It’s a chamber piece, rather than the epic of Les Miserables or Miss Saigon by the same writers. The latter was based on Madam Butterfly and this is a modern La Traviata.

 

It’s a great story, cleverly relocated to the Second World War, with gorgeous music, terrific lyrics and a small but highly talented ensemble and a small but lush orchestra. The show really suits the TR Haymarket (pity about the obscene programme and drink prices though!), the staging is impeccable and the excellent sound (for once not over-amplified) ensures you hear every word.

 

Ruthie Henshall is perfect casting and rises to the challenge of the part (though she was thrown around so much I was wincing!). I know Julian Ovenden’s work less, but this is a star turn. There’s a certain frisson seeing Alexander Hanson’s menacing Nazi general soon after his Nazi-hating Von Trapp in The Sound of Music and it’s another fine interpretation.

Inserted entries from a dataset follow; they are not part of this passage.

**config.mk**
```make
export PLATFORM = sky130hd
export DESIGN_NAME = sioc_stage_cfg
export DESIGN_NICKNAME = d
export VERILOG_FILES = /design/src/sioc_pkg.sv /design/src/sioc_stage_cfg.sv /design/src/sioc_word_mem.sv /design/src/sioc_stage_decode.sv
export SDC_FILE = /design/constraint.sdc
export NUM_CORES = 1
export LEC_CHECK = 0
export BUFFER_PORTS_ARGS = -buffer_cell sky130_fd_sc_hd__buf_2
export CAP_MARGIN = 20
export CORE_ASPECT_RATIO = 1.25
export CORE_MARGIN = 3
export CORE_UTILIZATION = 45
export CTS_BUF_LIST = sky130_fd_sc_hd__clkbuf_16
export DETAILED_ROUTE_END_ITERATION = 8
export HOLD_SLACK_MARGIN = 0.12
export MAX_ROUTING_LAYER = met4
export PLACE_DENSITY_LB_ADDON = 0.08
export SLEW_MARGIN = 30
export SYNTH_ARGS = -nofsm -noshare
export SYNTH_HDL_FRONTEND = slang
export SYNTH_HIERARCHICAL = 1
export SYNTH_SLANG_ARGS = --single-unit
export TNS_END_PERCENT = 5
```
**constraint.sdc**
```tcl
create_clock -name aclk -period 9.25 [get_ports aclk]
set_input_delay 0.4625 -clock aclk [delete_from_list [all_inputs] [get_ports aclk]]
set_output_delay 0.4625 -clock aclk [all_outputs]
set_load 0.02 [all_outputs]
```
**src/sioc_pkg.sv**
```systemverilog
// Purpose: Shared constants, types and address decode for the stage input/offset config block
// Assumes: 32-bit AXI4-Lite data, word indices scaled by four into byte addresses
// Notes: Printed offsets are word indices; byte address is four times the index
package sioc_pkg;

    // Register map, as word indices
    localparam logic [9:0] SIOC_IDX_BASE = 10'h080;
    localparam logic [9:0] SIOC_IDX_STATUS = 10'h0ff;
    localparam logic [2:0] SIOC_SUB_UPPER = 3'h1;
    localparam logic [2:0] SIOC_SUB_AFE = 3'h2;
    localparam int SIOC_NUM_STAGES = 12;
    localparam int SIOC_WORD_W = 16;
    localparam int SIOC_ROUTED_INPUTS = 6;

    // Upper connection word fields
    localparam int SIOC_MTYPE_LSB = 12;
    localparam int SIOC_NEG_OFF_BIT = 14;
    localparam int SIOC_POS_OFF_BIT = 15;

    // Offset word fields
    localparam int SIOC_NEG_CODE_LSB = 0;
    localparam int SIOC_NEG_STEER_BIT = 7;
    localparam int SIOC_POS_CODE_LSB = 8;
    localparam int SIOC_POS_STEER_BIT = 15;
    localparam int SIOC_CODE_W = 6;

    // Offset weight, femtofarads per count
    localparam logic [8:0] SIOC_OFFSET_LSB_FF = 9'h140;

    // Routing and measurement codes
    localparam logic [1:0] SIOC_ROUTE_NONE = 2'h0;
    localparam logic [1:0] SIOC_ROUTE_NEG = 2'h1;
    localparam logic [1:0] SIOC_ROUTE_POS = 2'h2;
    localparam logic [1:0] SIOC_ROUTE_BIAS = 2'h3;
    localparam logic [1:0] SIOC_MT_FORBIDDEN = 2'h0;
    localparam logic [1:0] SIOC_MT_SE_POS = 2'h1;
    localparam logic [1:0] SIOC_MT_SE_NEG = 2'h2;
    localparam logic [1:0] SIOC_MT_DIFF = 2'h3;

    // Bus answers
    localparam logic [1:0] SIOC_RESP_OKAY = 2'h0;
    localparam logic [1:0] SIOC_RESP_SLVERR = 2'h2;

    typedef enum logic [1:0] {RD_IDLE, RD_WAIT, RD_RESP} sioc_rd_t;

    typedef struct packed {
        logic hit;
        logic [4:0] addr;
    } sioc_map_t;

    // Word index to store address: stage times two plus word select
    function automatic sioc_map_t sioc_map(input logic [9:0] idx);
        logic [9:0] off;
        sioc_map_t m;
        off = idx - SIOC_IDX_BASE;
        m.hit = (idx >= SIOC_IDX_BASE) && (off[9:3] < 7'(SIOC_NUM_STAGES))
            && ((off[2:0] == SIOC_SUB_UPPER) || (off[2:0] == SIOC_SUB_AFE));
        m.addr = {off[6:3], off[2:0] == SIOC_SUB_AFE};
        return m;
    endfunction

endpackage

```
**src/sioc_stage_cfg.sv**
```systemverilog
// Purpose: Twelve-stage input routing and offset configuration behind an AXI4-Lite slave
// Assumes: stage_sel comes from a sequencer on aclk; ce freezes everything while low
// Notes: Stage words read zero after reset; software still writes them all first
//
// The AXI4-Lite register port and the placing of the registers are this design's own decisions.
`timescale 1ns/1ps

module sioc_stage_cfg
    import sioc_pkg::*;
#(
    parameter int ADDR_W = 12
) (
    input wire logic aclk,
    input wire logic aresetn,
    input wire logic ce,
    input wire logic [ADDR_W-1:0] s_axi_awaddr,
    input wire logic [2:0] s_axi_awprot,
    input wire logic s_axi_awvalid,
    output logic s_axi_awready,
    input wire logic [31:0] s_axi_wdata,
    input wire logic [3:0] s_axi_wstrb,
    input wire logic s_axi_wvalid,
    output logic s_axi_wready,
    output logic [1:0] s_axi_bresp,
    output logic s_axi_bvalid,
    input wire logic s_axi_bready,
    input wire logic [ADDR_W-1:0] s_axi_araddr,
    input wire logic [2:0] s_axi_arprot,
    input wire logic s_axi_arvalid,
    output logic s_axi_arready,
    output logic [31:0] s_axi_rdata,
    output logic [1:0] s_axi_rresp,
    output logic s_axi_rvalid,
    input wire logic s_axi_rready,
    input wire logic [3:0] stage_sel,
    output logic [5:0] route_neg,
    output logic [5:0] route_pos,
    output logic [5:0] route_bias,
    output logic meas_se_pos,
    output logic meas_se_neg,
    output logic meas_diff,
    output logic [5:0] negative_offset_code,
    output logic [14:0] neg_offset_ff,
    output logic neg_offset_to_neg,
    output logic neg_offset_to_pos,
    output logic [5:0] positive_offset_code,
    output logic [14:0] pos_offset_ff,
    output logic pos_offset_to_pos,
    output logic pos_offset_to_neg
);
    typedef struct packed {
        logic awready;
        logic wready;
        logic aw_have;
        logic [9:0] aw_idx;
        logic w_have;
        logic [15:0] w_data;
        logic [1:0] w_strb;
        logic bvalid;
        logic [1:0] bresp;
        sioc_rd_t rd;
        logic arready;
        logic rvalid;
        logic [31:0] rdata;
        logic [1:0] rresp;
        logic mtype_err;
        logic [3:0] live_stage;
    } sioc_bus_t;

    localparam sioc_bus_t SIOC_BUS_RESET = '{
        awready: 1'b1, wready: 1'b1, arready: 1'b1, rd: RD_IDLE, default: '0};

    sioc_bus_t r;
    sioc_bus_t n;
    sioc_map_t wmap;
    sioc_map_t rmap;
    logic do_wr;
    logic mem_we;
    logic [4:0] mem_a_addr;
    logic [15:0] mem_a_data;
    logic [15:0] conn_live;
    logic [15:0] afe_live;

    // Bus unprotected; AWPROT and ARPROT carry no meaning here
    assign wmap = sioc_map(r.aw_idx);
    assign rmap = sioc_map(s_axi_araddr[11:2]);
    assign do_wr = r.aw_have && r.w_have && !r.bvalid;
    assign mem_we = do_wr && wmap.hit;
    assign mem_a_addr = rmap.addr;

    // Bus slave next state; address and data may arrive in either order
    always_comb
    begin
        n = r;
        if (s_axi_awvalid && r.awready)
        begin
            n.aw_have = 1'b1;
            n.aw_idx = s_axi_awaddr[11:2];
        end
        if (s_axi_wvalid && r.wready)
        begin
            n.w_have = 1'b1;
            n.w_data = s_axi_wdata[15:0];
            n.w_strb = s_axi_wstrb[1:0];
        end
        if (r.bvalid && s_axi_bready)
        begin
            n.bvalid = 1'b0;
        end
        if (do_wr)
        begin
            n.aw_have = 1'b0;
            n.w_have = 1'b0;
            n.bvalid = 1'b1;
            n.bresp = (wmap.hit || r.aw_idx == SIOC_IDX_STATUS) ? SIOC_RESP_OKAY
                : SIOC_RESP_SLVERR;
            // Write one to clear the forbidden-type flag
            if (r.aw_idx == SIOC_IDX_STATUS && r.w_strb[0] && r.w_data[0])
            begin
                n.mtype_err = 1'b0;
            end
            // Catch a forbidden type code; placed after the clear so set wins
            if (wmap.hit && !wmap.addr[0] && r.w_strb[1]
                && r.w_data[SIOC_MTYPE_LSB +: 2] == SIOC_MT_FORBIDDEN)
            begin
                n.mtype_err = 1'b1;
            end
        end
        // One outstanding write: hold ready low until the response is gone
        n.awready = !n.aw_have && !n.bvalid;
        n.wready = !n.w_have && !n.bvalid;
        n.live_stage = stage_sel;

        // Read side: store reads take one extra cycle through the port register
        case (r.rd)
            RD_IDLE:
            begin
                if (s_axi_arvalid && r.arready)
                begin
                    n.arready = 1'b0;
                    if (rmap.hit)
                    begin
                        n.rd = RD_WAIT;
                    end
                    else
                    begin
                        n.rd = RD_RESP;
                        n.rvalid = 1'b1;
                        if (s_axi_araddr[11:2] == SIOC_IDX_STATUS)
                        begin
                            n.rdata = {27'h0, r.live_stage, r.mtype_err};
                            n.rresp = SIOC_RESP_OKAY;
                        end
                        else
                        begin
                            n.rdata = 32'h0;
                            n.rresp = SIOC_RESP_SLVERR;
                        end
                    end
                end
            end
            RD_WAIT:
            begin
                n.rvalid = 1'b1;
                n.rdata = {16'h0, mem_a_data};
                n.rresp = SIOC_RESP_OKAY;
                n.rd = RD_RESP;
            end
            RD_RESP:
            begin
                if (s_axi_rready)
                begin
                    n.rvalid = 1'b0;
                    n.arready = 1'b1;
                    n.rd = RD_IDLE;
                end
            end
            default:
            begin
                n.rd = RD_IDLE;
            end
        endcase
    end

    always_ff @(posedge aclk)
    begin
        if (!aresetn)
        begin
            r <= SIOC_BUS_RESET;
        end
        else if (ce)
        begin
            r <= n;
        end
    end

    assign s_axi_awready = r.awready;
    assign s_axi_wready = r.wready;
    assign s_axi_bvalid = r.bvalid;
    assign s_axi_bresp = r.bresp;
    assign s_axi_arready = r.arready;
    assign s_axi_rvalid = r.rvalid;
    assign s_axi_rdata = r.rdata;
    assign s_axi_rresp = r.rresp;

    // Separate word pairs per stage; port B fetches the live stage's upper connection word
    sioc_word_mem #(
        .DW(SIOC_WORD_W),
        .DEPTH(2 * SIOC_NUM_STAGES),
        .AW(5)
    ) u_conn_mem (
        .aclk(aclk),
        .aresetn(aresetn),
        .ce(ce),
        .we(mem_we),
        .wbe(r.w_strb),
        .waddr(wmap.addr),
        .wdata(r.w_data),
        .a_addr(mem_a_addr),
        .a_data(mem_a_data),
        .b_addr({stage_sel, 1'b0}),
        .b_data(conn_live)
    );

    // Offset word fetched in the same cycle as the upper word; reusing port A
    // would stall reads, so the word pair is kept in a twin copy instead
    sioc_word_mem #(
        .DW(SIOC_WORD_W),
        .DEPTH(2 * SIOC_NUM_STAGES),
        .AW(5)
    ) u_afe_mem (
        .aclk(aclk),
        .aresetn(aresetn),
        .ce(ce),
        .we(mem_we),
        .wbe(r.w_strb),
        .waddr(wmap.addr),
        .wdata(r.w_data),
        .a_addr({stage_sel, 1'b1}),
        .a_data(afe_live),
        // Port B of the twin is spare
        .b_addr(5'h0),
        .b_data()
    );

    // Fields are decoded from whatever software wrote; the store clears to zero
    sioc_stage_decode u_decode (
        .aclk(aclk),
        .aresetn(aresetn),
        .ce(ce),
        .conn_word(conn_live),
        .afe_word(afe_live),
        .route_neg(route_neg),
        .route_pos(route_pos),
        .route_bias(route_bias),
        .meas_se_pos(meas_se_pos),
        .meas_se_neg(meas_se_neg),
        .meas_diff(meas_diff),
        .negative_offset_code(negative_offset_code),
        .neg_offset_ff(neg_offset_ff),
        .neg_offset_to_neg(neg_offset_to_neg),
        .neg_offset_to_pos(neg_offset_to_pos),
        .positive_offset_code(positive_offset_code),
        .pos_offset_ff(pos_offset_ff),
        .pos_offset_to_pos(pos_offset_to_pos),
        .pos_offset_to_neg(pos_offset_to_neg)
    );
endmodule

```
**src/sioc_word_mem.sv**
```systemverilog
// Purpose: Per-stage word store, one write port and two registered read ports
// Assumes: Software writes every word before its stage is used
// Notes: Read during write returns the old word
`timescale 1ns/1ps
module sioc_word_mem #(
    parameter int DW = 16,
    parameter int DEPTH = 24,
    parameter int AW = 5
) (
    input wire logic aclk,
    input wire logic aresetn,
    input wire logic ce,
    input wire logic we,
    input wire logic [1:0] wbe,
    input wire logic [AW-1:0] waddr,
    input wire logic [DW-1:0] wdata,
    input wire logic [AW-1:0] a_addr,
    output logic [DW-1:0] a_data,
    input wire logic [AW-1:0] b_addr,
    output logic [DW-1:0] b_data
);
    logic [DW-1:0] mem [DEPTH];

    // Cleared by reset so the live decode never sees unknown words; costs a reset per bit
    always_ff @(posedge aclk)
    begin
        if (!aresetn)
        begin
            for (int i = 0; i < DEPTH; i++)
            begin
                mem[i] <= '0;
            end
        end
        else
        begin
            if (ce && we && wbe[0])
            begin
                mem[waddr][7:0] <= wdata[7:0];
            end
            if (ce && we && wbe[1])
            begin
                mem[waddr][DW-1:8] <= wdata[DW-1:8];
            end
        end
    end

    // Registered read ports
    always_ff @(posedge aclk)
    begin
        if (!aresetn)
        begin
            a_data <= '0;
            b_data <= '0;
        end
        else if (ce)
        begin
            a_data <= mem[a_addr];
            b_data <= mem[b_addr];
        end
    end
endmodule

```
**src/sioc_stage_decode.sv**
```systemverilog
// Purpose: Turn one stage's two words into switch-matrix and offset controls
// Assumes: Words arrive from the store's registered port
// Notes: All outputs registered; reset state is everything disconnected
`timescale 1ns/1ps
module sioc_stage_decode
    import sioc_pkg::*;
(
    input wire logic aclk,
    input wire logic aresetn,
    input wire logic ce,
    input wire logic [15:0] conn_word,
    input wire logic [15:0] afe_word,
    output logic [5:0] route_neg,
    output logic [5:0] route_pos,
    output logic [5:0] route_bias,
    output logic meas_se_pos,
    output logic meas_se_neg,
    output logic meas_diff,
    output logic [5:0] negative_offset_code,
    output logic [14:0] neg_offset_ff,
    output logic neg_offset_to_neg,
    output logic neg_offset_to_pos,
    output logic [5:0] positive_offset_code,
    output logic [14:0] pos_offset_ff,
    output logic pos_offset_to_pos,
    output logic pos_offset_to_neg
);
    typedef struct packed {
        logic [5:0] rneg;
        logic [5:0] rpos;
        logic [5:0] rbias;
        logic se_pos;
        logic se_neg;
        logic diff;
        logic [5:0] ncode;
        logic [14:0] nff;
        logic n_neg;
        logic n_pos;
        logic [5:0] pcode;
        logic [14:0] pff;
        logic p_pos;
        logic p_neg;
    } sioc_dec_t;

    sioc_dec_t r;
    sioc_dec_t n;

    // Offset code to femtofarads
    function automatic logic [14:0] code_to_ff(input logic [5:0] code);
        return 15'(code) * 15'(SIOC_OFFSET_LSB_FF);
    endfunction

    // Field of sense input 7+i sits two bits per input from bit 0
    function automatic logic [1:0] route_of(input logic [15:0] w, input int i);
        return w[2*i +: 2];
    endfunction

    always_comb
    begin
        n = r;
        for (int i = 0; i < SIOC_ROUTED_INPUTS; i++)
        begin
            n.rneg[i] = route_of(conn_word, i) == SIOC_ROUTE_NEG;
            n.rpos[i] = route_of(conn_word, i) == SIOC_ROUTE_POS;
            n.rbias[i] = route_of(conn_word, i) == SIOC_ROUTE_BIAS;
        end
        // Forbidden code 00 selects no measurement at all
        n.se_pos = conn_word[SIOC_MTYPE_LSB +: 2] == SIOC_MT_SE_POS;
        n.se_neg = conn_word[SIOC_MTYPE_LSB +: 2] == SIOC_MT_SE_NEG;
        n.diff = conn_word[SIOC_MTYPE_LSB +: 2] == SIOC_MT_DIFF;
        n.ncode = afe_word[SIOC_NEG_CODE_LSB +: SIOC_CODE_W];
        n.nff = code_to_ff(n.ncode);
        n.pcode = afe_word[SIOC_POS_CODE_LSB +: SIOC_CODE_W];
        n.pff = code_to_ff(n.pcode);
        // Disable bit gates, steer bit picks the side
        n.n_neg = !conn_word[SIOC_NEG_OFF_BIT] && !afe_word[SIOC_NEG_STEER_BIT];
        n.n_pos = !conn_word[SIOC_NEG_OFF_BIT] && afe_word[SIOC_NEG_STEER_BIT];
        n.p_pos = !conn_word[SIOC_POS_OFF_BIT] && !afe_word[SIOC_POS_STEER_BIT];
        n.p_neg = !conn_word[SIOC_POS_OFF_BIT] && afe_word[SIOC_POS_STEER_BIT];
    end

    always_ff @(posedge aclk)
    begin
        if (!aresetn)
        begin
            r <= '0;
        end
        else if (ce)
        begin
            r <= n;
        end
    end

    assign route_neg = r.rneg;
    assign route_pos = r.rpos;
    assign route_bias = r.rbias;
    assign meas_se_pos = r.se_pos;
    assign meas_se_neg = r.se_neg;
    assign meas_diff = r.diff;
    assign negative_offset_code = r.ncode;
    assign neg_offset_ff = r.nff;
    assign neg_offset_to_neg = r.n_neg;
    assign neg_offset_to_pos = r.n_pos;
    assign positive_offset_code = r.pcode;
    assign pos_offset_ff = r.pff;
    assign pos_offset_to_pos = r.p_pos;
    assign pos_offset_to_neg = r.p_neg;
endmodule

```
# Word level (Yosys, flattened, before mapping)
# Memories as Yosys holds them, arrays and structs flattened. A register that Yosys moved wholly into a read port is not among the register bits.
# Cells that the tools add are included.
# totals
latch_bits	0
reg_bits	133
out_inout_bits	108
memories	2
mem_bits_ro	0
inputBits	78
mem_bits_rw	768
# memory_table
name	words	width	rd	rd_ports_with_merged_regs	write_ports	line_no	text
u_afe_mem.mem	24	16	1	1	24	sioc_word_mem.sv:22	logic [DW-1:0] mem [DEPTH];
u_conn_mem.mem	24	16	2	2	24	sioc_word_mem.sv:22	
# op_classes
div_mod_pow	0
n_addsub	2
order_cmp	4
n_bitwise	0
reduce_logical	56
eq_ne	32
n_mux	31
n_mul	2
shifts	0
# op_table
operator	count
34-bit one-hot mux with 2 select lines	1
38-bit two-way mux	1
35-bit two-way mux	1
16-bit two-way mux	2
16-bit OR reduction	2
2-bit equality test, second input constant	15
1-bit logical AND	25
10-bit by 8-bit equality test with 1-bit output, second input constant	2
10-bit by 8-bit >= comparator with 1-bit output, second input constant	2
10-bit by 8-bit subtractor with 10-bit output, second input constant	2
19-bit two-way mux	1
6-bit by 3-bit multiplier with 9-bit output, second input constant	2
2-bit by 1-bit equality test with 1-bit output, second input constant	8
7-bit by 4-bit less-than comparator with 1-bit output, second input constant	2
1-bit logical NOT	12
1-bit two-way mux	12
11-bit two-way mux	1
5-bit two-way mux	2
2-bit two-way mux	4
4-bit AND reduction	2
7-bit two-way mux	1
3-bit by 1-bit equality test with 1-bit output, second input constant	2
3-bit by 2-bit equality test with 1-bit output, second input constant	2
2-bit inequality test, second input constant	3
12 further kinds	20

# Longest topological paths before layout
# logic_depth
word_depth	12
mapped_depth	10

# Modules after synthesis
# Netlist, hierarchy kept.
# modules_own_cells
mod	area_each_um2	seq_area_each_um2	n_inst	cells_each
sioc_word_mem	28436.0	16015.4	2	2266
sioc_stage_cfg	2960.3	1201.2	1	363
sioc_stage_decode	2587.5	1021.0	1	270

# Worst setup path after synthesis
# OpenSTA, ideal clock, no wires.
# synth_timing
kind	flip-flop to flip-flop
from	register r[72] in the netlist's numbering
to	memory u_afe_mem.mem[10][10], enable pin
t_required_ps	8866
period_less_slack_ps	3141
stages_incl_launch_ff	10
slack_ps	6109
arrival_ps	2757
path_cell_list	dfxtp_1 -> inv_1 -> ha_1 -> and3b_1 -> nand4_1 -> nor3_1 -> nor2b_1 -> nand2_1 -> clkbuf_1 -> o21ai_0
# synth_lines
element	line_no	text
from (decl)	sioc_stage_cfg.sv:73	sioc_bus_t r;
from (signal assigned)	sioc_stage_cfg.sv:193	r <= n;
to (decl)	sioc_word_mem.sv:22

I was immensely impressed by Matt Cross in Days of Hope at the Kings Head last year so its great to see him deliver another excellent performance as Pierrot, alongside equally excellent performances from Simon Thomas and Annalene Beechey In these important supporting roles.

 

This show comes in at just under half the length of GWTW but packs twice the emotional punch. I loved it – but will the critics?…..whose indifference to Les Mis sits alongside Decca’s rejection of the Beatles as one of history’s great errors!